- [EXERCISE DESCRIPTION]
Each line that has the string "stage" must be copied from the records below.

- [SUPPLIED MATERIAL]
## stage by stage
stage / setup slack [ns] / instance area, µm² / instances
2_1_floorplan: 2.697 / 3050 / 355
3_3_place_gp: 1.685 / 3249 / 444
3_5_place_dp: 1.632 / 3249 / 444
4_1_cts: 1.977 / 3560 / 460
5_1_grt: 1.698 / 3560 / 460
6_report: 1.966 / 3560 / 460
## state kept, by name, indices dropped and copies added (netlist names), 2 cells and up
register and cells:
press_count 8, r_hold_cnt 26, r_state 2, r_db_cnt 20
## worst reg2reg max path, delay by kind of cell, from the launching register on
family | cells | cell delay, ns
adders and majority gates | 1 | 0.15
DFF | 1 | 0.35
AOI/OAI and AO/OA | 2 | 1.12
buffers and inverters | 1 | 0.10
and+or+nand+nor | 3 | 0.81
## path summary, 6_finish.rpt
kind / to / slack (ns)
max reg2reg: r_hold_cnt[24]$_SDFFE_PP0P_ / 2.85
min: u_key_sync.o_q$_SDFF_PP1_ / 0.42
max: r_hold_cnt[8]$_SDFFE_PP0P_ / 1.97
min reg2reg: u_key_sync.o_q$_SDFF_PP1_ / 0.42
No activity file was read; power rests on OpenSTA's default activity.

- [TASK SOLUTION]
## stage by stage
stage / setup slack [ns] / instance area, µm² / instances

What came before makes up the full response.